Nobody has produced a dollar figure, but it appears the national-security community is paying more people to oppose administration policy than to develop it. Some make a finer point: The money is going to political opponents of the administration to shape the administration's own policies. A case in point, one critic says, was a May 6-7 National Security Agency-sponsored conference to map out a four-year strategy for homeland defense. Administered by ANSER, a major defense consulting firm, the conference recruited a range of policy experts from across the political spectrum. This created "an opportunity for the field's leading thinkers and practitioners to examine how the nation can cultivate an effective homeland-security posture for the long term," according to ANSER. It was "intended to provoke debate, develop new ideas and offer recommendations for policymakers who must design homeland-security policies, strategies and institutions."

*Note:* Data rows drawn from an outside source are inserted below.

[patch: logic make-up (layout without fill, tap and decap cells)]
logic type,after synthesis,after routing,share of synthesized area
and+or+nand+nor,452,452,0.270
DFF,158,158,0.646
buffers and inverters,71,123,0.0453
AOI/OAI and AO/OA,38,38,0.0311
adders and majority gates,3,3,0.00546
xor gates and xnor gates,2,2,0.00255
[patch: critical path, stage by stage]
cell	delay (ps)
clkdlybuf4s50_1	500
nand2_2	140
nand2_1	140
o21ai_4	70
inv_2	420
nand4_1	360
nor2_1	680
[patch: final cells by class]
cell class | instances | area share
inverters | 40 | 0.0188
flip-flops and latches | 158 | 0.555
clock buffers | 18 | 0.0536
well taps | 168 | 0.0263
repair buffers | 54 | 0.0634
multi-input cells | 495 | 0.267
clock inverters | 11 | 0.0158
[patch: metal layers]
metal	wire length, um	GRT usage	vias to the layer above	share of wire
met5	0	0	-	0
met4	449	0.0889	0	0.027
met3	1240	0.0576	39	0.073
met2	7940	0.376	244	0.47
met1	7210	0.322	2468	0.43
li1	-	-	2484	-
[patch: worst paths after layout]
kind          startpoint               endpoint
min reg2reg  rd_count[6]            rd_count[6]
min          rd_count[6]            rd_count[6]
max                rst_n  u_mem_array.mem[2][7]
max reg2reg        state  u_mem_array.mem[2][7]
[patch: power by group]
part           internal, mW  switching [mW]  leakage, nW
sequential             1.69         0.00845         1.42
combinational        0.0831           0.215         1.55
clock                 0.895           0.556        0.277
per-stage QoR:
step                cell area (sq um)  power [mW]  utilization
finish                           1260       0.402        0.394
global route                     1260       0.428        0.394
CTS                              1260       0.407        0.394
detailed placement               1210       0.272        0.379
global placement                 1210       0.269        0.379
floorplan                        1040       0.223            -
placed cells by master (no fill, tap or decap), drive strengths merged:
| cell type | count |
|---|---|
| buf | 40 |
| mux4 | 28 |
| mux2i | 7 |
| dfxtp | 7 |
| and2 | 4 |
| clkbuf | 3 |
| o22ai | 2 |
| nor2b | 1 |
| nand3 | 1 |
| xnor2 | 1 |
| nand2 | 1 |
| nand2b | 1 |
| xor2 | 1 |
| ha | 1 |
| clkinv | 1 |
[config.mk]
export PLATFORM = sky130hd
export DESIGN_NAME = uart_rx_fifo_flat
export DESIGN_NICKNAME = d
export VERILOG_FILES = /design/src/rtl/uart_rx_fifo_pkg.sv /design/src/rtl/uart_rx_fifo_if.sv /design/src/rtl/uart_rx_fifo_timeout.sv /design/src/rtl/uart_rx_fifo.sv /design/src/flat_wrapper.sv
export SDC_FILE = /design/constraint.sdc
export NUM_CORES = 1
export LEC_CHECK = 0
export ABC_AREA = 0
export BUFFER_PORTS_ARGS = -buffer_cell sky130_fd_sc_hd__buf_2
export CAP_MARGIN = 10
export CORE_AREA = 2 2 77 79
export CTS_BUF_LIST = sky130_fd_sc_hd__clkbuf_2 sky130_fd_sc_hd__clkbuf_4 sky130_fd_sc_hd__clkbuf_8
export CTS_CLUSTER_DIAMETER = 30
export CTS_CLUSTER_SIZE = 12
export DETAILED_ROUTE_END_ITERATION = 6
export DIE_AREA = 0 0 79 81
export GPL_TIMING_DRIVEN = 0
export PLACE_DENSITY = 0.8
export SLEW_MARGIN = 10
export SYNTH_ARGS = -nofsm -noshare
export SYNTH_HDL_FRONTEND = slang
export SYNTH_SLANG_ARGS = --single-unit
[constraint.sdc]
create_clock -name clk_i -period 2.9 [get_ports clk_i]
set_input_delay 0.29 -clock clk_i [delete_from_list [all_inputs] [get_ports clk_i]]
set_output_delay 0.29 -clock clk_i [all_outputs]
set_load 0.05 [all_outputs]
[src/rtl/uart_rx_fifo_pkg.sv]
// Shared constants and helpers for the UART receive FIFO.
// The optional idle timeout is built only when UART_RX_FIFO_TIMEOUT_EN is defined.
package uart_pkg;

    localparam int DEPTH_DEF     = 8;
    localparam int WIDTH_DEF     = 8;
    localparam int TO_CYCLES_DEF = 3480;

    // Level counter must be able to hold the value DEPTH itself.
    function automatic int level_w(input int depth);
        return $clog2(depth + 1);
    endfunction

endpackage

[src/rtl/uart_rx_fifo_if.sv]
// Receiver/bus-side handshake bundle of the UART receive FIFO.
// The master side is the receiver plus bus read path; the slave side is the FIFO.
interface uart_rx_fifo_if
    import uart_pkg::*;
#(
    parameter int DEPTH = DEPTH_DEF,
    parameter int WIDTH = WIDTH_DEF
)();

    localparam int LW = level_w(DEPTH);

    logic             push;
    logic [WIDTH-1:0] push_data;
    logic             pop;
    logic [LW-1:0]    thresh;
    logic             clr;
    logic             flush;
    logic [WIDTH-1:0] rd_data;
    logic [LW-1:0]    level;
    logic             empty;
    logic             full;
    logic             overrun;
    logic             intr_rx;
    logic             timeout;

    modport master (
        output push, push_data, pop, thresh, clr, flush,
        input  rd_data, level, empty, full, overrun, intr_rx, timeout
    );

    modport slave (
        input  push, push_data, pop, thresh, clr, flush,
        output rd_data, level, empty, full, overrun, intr_rx, timeout
    );

endinterface
### config.mk
export PLATFORM = sky130hd
export DESIGN_NAME = ps2_key_tracker
export DESIGN_NICKNAME = d
export VERILOG_FILES = /design/src/rtl/ps2_key_tracker.sv
export SDC_FILE = /design/constraint.sdc
export NUM_CORES = 1
export LEC_CHECK = 0
export CAP_MARGIN = 0
export CORE_MARGIN = 2
export CORE_UTILIZATION = 49
export CTS_BUF_LIST = sky130_fd_sc_hd__clkbuf_8 sky130_fd_sc_hd__clkbuf_16
export CTS_CLUSTER_SIZE = 8
export DETAILED_ROUTE_END_ITERATION = 6
export GPL_TIMING_DRIVEN = 0
export PLACE_DENSITY = 0.72
export SLEW_MARGIN = 30
export SYNTH_ARGS = -nofsm -noshare
export SYNTH_HDL_FRONTEND = slang
export SYNTH_SLANG_ARGS = --single-unit
### constraint.sdc
create_clock -name clk -period 1.7 [get_ports clk]
set_input_delay 0.34 -clock clk [delete_from_list [all_inputs] [get_ports clk]]
set_output_delay 0.34 -clock clk [all_outputs]
set_load 0.01 [all_outputs]
### src/rtl/ps2_key_tracker.sv
// Decodes PS/2 set-2 make/break sequences from ps2_keyboard into held arrow-key state,
// the last completed code, and single-cycle make/break/error pulses.
module ps2_key_tracker #(
    parameter int TIMEOUT_CYCLES = 2_500_000
) (
    input  logic       clk,
    input  logic       rst,
    input  logic [7:0] keycode,
    input  logic       key_valid,
    output logic [3:0] arrows,
    output logic [3:0] arrow_press,
    output logic [7:0] code,
    output logic       code_ext,
    output logic       make_pulse,
    output logic       break_pulse,
    output logic       err_pulse
);
    localparam int CW = $clog2(TIMEOUT_CYCLES + 1);
    localparam logic [CW-1:0] CNT_LAST = CW'(TIMEOUT_CYCLES - 1);

    typedef enum logic [1:0] {IDLE, EXT, BRK, EXT_BRK} state_t;

    state_t        state_q, state_d;
    logic [CW-1:0] cnt_q, cnt_d;
    logic          kv_q;
    logic [3:0]    arrows_q, arrows_d, press_q, press_d;
    logic [7:0]    code_q, code_d;
    logic          ext_q, ext_d, mk_q, mk_d, br_q, br_d, err_q, err_d;
    logic          accept, do_make, do_break, is_ext;
    logic [3:0]    mask;

    assign accept = key_valid & ~kv_q;

    always_comb begin
        unique case (keycode)
            8'h75:   mask = 4'b0001;
            8'h6B:   mask = 4'b0010;
            8'h74:   mask = 4'b0100;
            8'h72:   mask = 4'b1000;
            default: mask = 4'b0000;
        endcase
    end

    always_comb begin
        state_d  = state_q;
        cnt_d    = cnt_q;
        arrows_d = arrows_q;
        press_d  = 4'b0000;
        code_d   = code_q;
        ext_d    = ext_q;
        mk_d     = 1'b0;
        br_d     = 1'b0;
        err_d    = 1'b0;
        do_make  = 1'b0;
        do_break = 1'b0;
        is_ext   = 1'b0;

        if (accept) begin
            cnt_d = '0;
            unique case (state_q)
                IDLE: begin
                    unique case (keycode)
                        8'hE0: state_d = EXT;
                        8'hF0: state_d = BRK;
                        8'hE1, 8'hAA, 8'hFA, 8'hFE, 8'hEE: ;
                        8'h00, 8'hFF: begin
                            err_d    = 1'b1;
                            arrows_d = 4'b0000;
                        end
                        default: do_make = 1'b1;
                    endcase
                end
                EXT: begin
                    unique case (keycode)
                        8'hF0: state_d = EXT_BRK;
                        8'hE0: state_d = EXT;
                        // fake-shift bytes wrap extended keys in some modes; ignore them
                        8'h12, 8'h59: state_d = IDLE;
                        default: begin
                            do_make = 1'b1;
                            is_ext  = 1'b1;
                            state_d = IDLE;
                        end
                    endcase
                end
                BRK: begin
                    state_d = IDLE;
                    if (keycode == 8'hE0 || keycode == 8'hF0) err_d = 1'b1;
                    else do_break = 1'b1;
                end
                default: begin
                    state_d = IDLE;
                    unique case (keycode)
                        8'hE0, 8'hF0: err_d = 1'b1;
                        8'h12, 8'h59: ;
                        default: begin
                            do_break = 1'b1;
                            is_ext   = 1'b1;
                        end
                    endcase
                end
            endcase
        end else if (state_q != IDLE) begin
            if (cnt_q == CNT_LAST) begin
                state_d = IDLE;
                cnt_d   = '0;
                err_d   = 1'b1;
            end else begin
                cnt_d = cnt_q + 1'b1;
            end
        end else begin
            cnt_d = '0;
        end

        if (do_make || do_break) begin
            code_d = keycode;
            ext_d  = is_ext;
            mk_d   = do_make;
            br_d   = do_break;
            if (do_make) begin
                press_d  = mask & ~arrows_q;
                arrows_d = arrows_q | mask;
            end else begin
                arrows_d = arrows_q & ~mask;
            end
        end
    end

    // kv_q resets high so a level held through reset release is not taken as a new byte
    always_ff @(posedge clk or posedge rst) begin
        if (rst) begin
            state_q  <= IDLE;
            cnt_q    <= '0;
            kv_q     <= 1'b1;
            arrows_q <= 4'b0000;
            press_q  <= 4'b0000;
            code_q   <= 8'h00;
            ext_q    <= 1'b0;
            mk_q     <= 1'b0;
            br_q     <= 1'b0;
            err_q    <= 1'b0;
        end else begin
            state_q  <= state_d;
            cnt_q    <= cnt_d;
            kv_q     <= key_valid;
            arrows_q <= arrows_d;
            press_q  <= press_d;
            code_q   <= code_d;
            ext_q    <= ext_d;
            mk_q     <= mk_d;
            br_q     <= br_d;
            err_q    <= err_d;
        end
    end

    assign arrows      = arrows_q;
    assign arrow_press = press_q;
    assign code        = code_q;
    assign code_ext    = ext_q;
    assign make_pulse  = mk_q;
    assign break_pulse = br_q;
    assign err_pulse   = err_q;
endmodule

Word level (Yosys, flattened, before mapping)
Cells that the tools add are included.

storage, ports and cells
  flip-flop bits (word level) = 45
  input bits = 11
  output and inout bits = 20
  logic and storage cells = 89

cells by class
  $add $sub $neg = 1
  equality and inequality tests = 18
  mux-type cells = 35
  bitwise operators = 7
  reductions and logical operators = 18

operator list
  cell                                                  count
  two-way mux 22 bit                                    3
  equality test 8 bit (second input constant)           8
  equality test 8 x 7 -> 1 bit (second input constant)  5
  two-way mux 4 bit                                     7
  adder 22 x 1 -> 22 bit (second input constant)        1
  equality test 22 bit (second input constant)          1
  one-hot mux 4 bit (4 select lines)                    1
  two-way mux 1 bit                                     15
  one-hot mux 2 bit (2 select lines)                    3
  nonzero test 2 bit                                    6
  OR reduction 9 bit                                    1
  bitwise AND 4 bit                                     2
  equality test 8 x 5 -> 1 bit (second input constant)  1
  logical NOT 8 bit                                     1
  NOT 4 bit                                             2
  OR reduction 2 bit                                    4
  two-way mux 2 bit                                     3
  AND reduction 3 bit                                   2
  != test 4 bit (second input constant)                 1
  OR 4 bit                                              1
  one-hot mux 1 bit (2 select lines)                    2
  OR reduction 4 bit                                    1
  one-hot mux 1 bit (3 select lines)                    1
  equality test 2 x 1 -> 1 bit (second input constant)  1
  5 further kinds                                       6

Depth between registers and ports, before layout
  depth after elaboration = 8
  depth in mapped cells = 7
  depth with buffers taken out = 6

Least setup slack after synthesis
Ideal clock, no wire load.

  path kind = input port to flip-flop
  start = input port keycode[1]
  end = register code_q[0], in the netlist code[0]
  setup time = 0.125 ns
  arrival = 2.164 ns
  data required time = 1.575 ns
  setup slack = -0.589 ns
  stages on the path = 6
  path buffers = 1
  cells stage by stage = buf_6 -> or4_4 -> or2_4 -> and4b_4 -> a211oi_4 -> mux2_2

between the ends
  longest elaborated chain between the ends = 6
  elaborated cells between the ends (all ways) = 22
  classes of those cells = 10 x eq/ne; 7 x mux; 5 x reduce/logical

RTL lines
  what                                                  line  source
  from (decl)                                           8     input logic [7:0] keycode,
  equality test 8 bit (tied with other cells)           -
  OR reduction 9 bit (no line) (tied with other cells)  -
  two-way mux 1 bit (on tied branches)                  -
  one-hot mux 1 bit (2 select lines)                    60    unique case (state_q)
  two-way mux 1 bit                                     58    if (accept) begin
  logical OR 1 bit (*)                                  115   if (do_make || do_break) begin
  to (signal assigned)                                  148   code_q <= code_d;
  to (decl)                                             27    logic [7:0] code_q, code_d;

Every way passes the cells marked *; elsewhere a longest branch is shown, timed or not.
A chain may end at the register's enable or synchronous reset.

Worst setup path after layout
  start = input port keycode[0]
  end = register code_q[4], in the netlist code[4]

Same word-level chain as after synthesis.
$ cat src/rtl/instr_encoder.sv
// Instruction encoder: packs decoded instruction requests into 32-bit MIPS words
// and writes them to consecutive imem addresses through a two-state write FSM.
module instr_encoder #(
  parameter int AW    = 6,
  parameter int DEPTH = 64
) (
  input  logic          clk,
  input  logic          reset,
  input  logic          clear,
  input  logic          in_valid,
  output logic          in_ready,
  input  logic [2:0]    in_kind,
  input  logic [4:0]    in_rs,
  input  logic [4:0]    in_rt,
  input  logic [4:0]    in_rd,
  input  logic [5:0]    in_funct,
  input  logic [15:0]   in_imm,
  input  logic [25:0]   in_target,
  input  logic          in_last,
  output logic          imem_we,
  output logic [AW-1:0] imem_addr,
  output logic [31:0]   imem_wd,
  output logic [AW:0]   count,
  output logic          full,
  output logic          err,
  output logic          done
);

  typedef enum logic [2:0] {
    KIND_RTYPE = 3'd0,
    KIND_LW    = 3'd1,
    KIND_SW    = 3'd2,
    KIND_BEQ   = 3'd3,
    KIND_ADDI  = 3'd4,
    KIND_J     = 3'd5
  } kind_e;

  typedef enum logic {
    S_IDLE  = 1'b0,
    S_WRITE = 1'b1
  } state_e;

  localparam logic [5:0]  OP_RTYPE = 6'b000000;
  localparam logic [5:0]  OP_LW    = 6'b100011;
  localparam logic [5:0]  OP_SW    = 6'b101011;
  localparam logic [5:0]  OP_BEQ   = 6'b000100;
  localparam logic [5:0]  OP_ADDI  = 6'b001000;
  localparam logic [5:0]  OP_J     = 6'b000010;
  localparam logic [AW:0] DEPTH_C  = (AW+1)'(DEPTH);
  localparam logic [AW:0] ONE_C    = (AW+1)'(1);

  state_e      state_q, state_d;
  logic [31:0] word_q,  word_d;
  logic        last_q,  last_d;
  logic [AW:0] count_q, count_d;
  logic        err_q,   err_d;
  logic        done_q,  done_d;

  logic [31:0] enc_word;
  logic        enc_legal;
  logic        full_w;
  logic        abort;
  logic        accept;

  // Word packing; fields a kind does not use never reach the word.
  always_comb begin
    // NOTE: every always_comb output gets a default first so no path can infer a latch.
    enc_word  = '0;
    enc_legal = 1'b1;
    case (in_kind)
      KIND_RTYPE: enc_word = {OP_RTYPE, in_rs, in_rt, in_rd, 5'b00000, in_funct};
      KIND_LW:    enc_word = {OP_LW,    in_rs, in_rt, in_imm};
      KIND_SW:    enc_word = {OP_SW,    in_rs, in_rt, in_imm};
      KIND_BEQ:   enc_word = {OP_BEQ,   in_rs, in_rt, in_imm};
      KIND_ADDI:  enc_word = {OP_ADDI,  in_rs, in_rt, in_imm};
      KIND_J:     enc_word = {OP_J,     in_target};
      default:    enc_legal = 1'b0;
    endcase
  end

  assign abort    = reset | clear;
  assign full_w   = (count_q == DEPTH_C);
  assign in_ready = (state_q == S_IDLE) & ~full_w & ~done_q & ~abort;
  assign accept   = in_valid & in_ready;

  always_comb begin
    state_d = state_q;
    word_d  = word_q;
    last_d  = last_q;
    count_d = count_q;
    err_d   = err_q;
    done_d  = done_q;
    if (clear) begin
      state_d = S_IDLE;
      word_d  = '0;
      last_d  = 1'b0;
      count_d = '0;
      err_d   = 1'b0;
      done_d  = 1'b0;
    end else begin
      case (state_q)
        S_IDLE: begin
          if (accept) begin
            last_d = in_last;
            if (enc_legal) begin
              word_d  = enc_word;
              state_d = S_WRITE;
            end else begin
              // Illegal requests are consumed without a write; last still ends the program.
              err_d  = 1'b1;
              done_d = done_q | in_last;
            end
          end
        end
        S_WRITE: begin
          count_d = count_q + ONE_C;
          done_d  = done_q | last_q;
          state_d = S_IDLE;
        end
        default: state_d = S_IDLE;
      endcase
    end
  end

  always_ff @(posedge clk) begin
    // NOTE: sequential state is updated with non-blocking assignments only.
    if (reset) begin
      state_q <= S_IDLE;
      word_q  <= '0;
      last_q  <= 1'b0;
      count_q <= '0;
      err_q   <= 1'b0;
      done_q  <= 1'b0;
    end else begin
      state_q <= state_d;
      word_q  <= word_d;
      last_q  <= last_d;
      count_q <= count_d;
      err_q   <= err_d;
      done_q  <= done_d;
    end
  end

  // A reset or clear seen during WRITE suppresses the strobe on that same edge.
  assign imem_we   = (state_q == S_WRITE) & ~abort;
  assign imem_addr = count_q[AW-1:0];
  assign imem_wd   = word_q;
  assign count     = count_q;
  assign full      = full_w;
  assign err       = err_q;
  assign done      = done_q;

endmodule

But the invitation list shows that, apart from a few invited Bush-administration officials, the participants were weighted against the administration's conservative approach and included many former Clinton-Gore appointees. Even where a sponsored policy event was organized by friends of the administration, such as a November 2001 Rand Corporation conference to develop a new policy toward Cuba, out-and-out apologists for the Cuban regime such as Wayne S. Smith were included in the deliberations.

A source close to the Pentagon's policy office laments, "You have no idea how hard it is to work on the war, find extra hours to develop a forward-looking policy that tracks with the president's and SECDEF's [secretary of defense's] priorities and then try to advance it on the Hill or in the [decision-making] process, and find yourself outmanned by an opposition funded not by the leftist foundations or the congressional-opposition staff budget, but by your own policy shop's budget."

J. Michael Waller is a senior writer for Insight.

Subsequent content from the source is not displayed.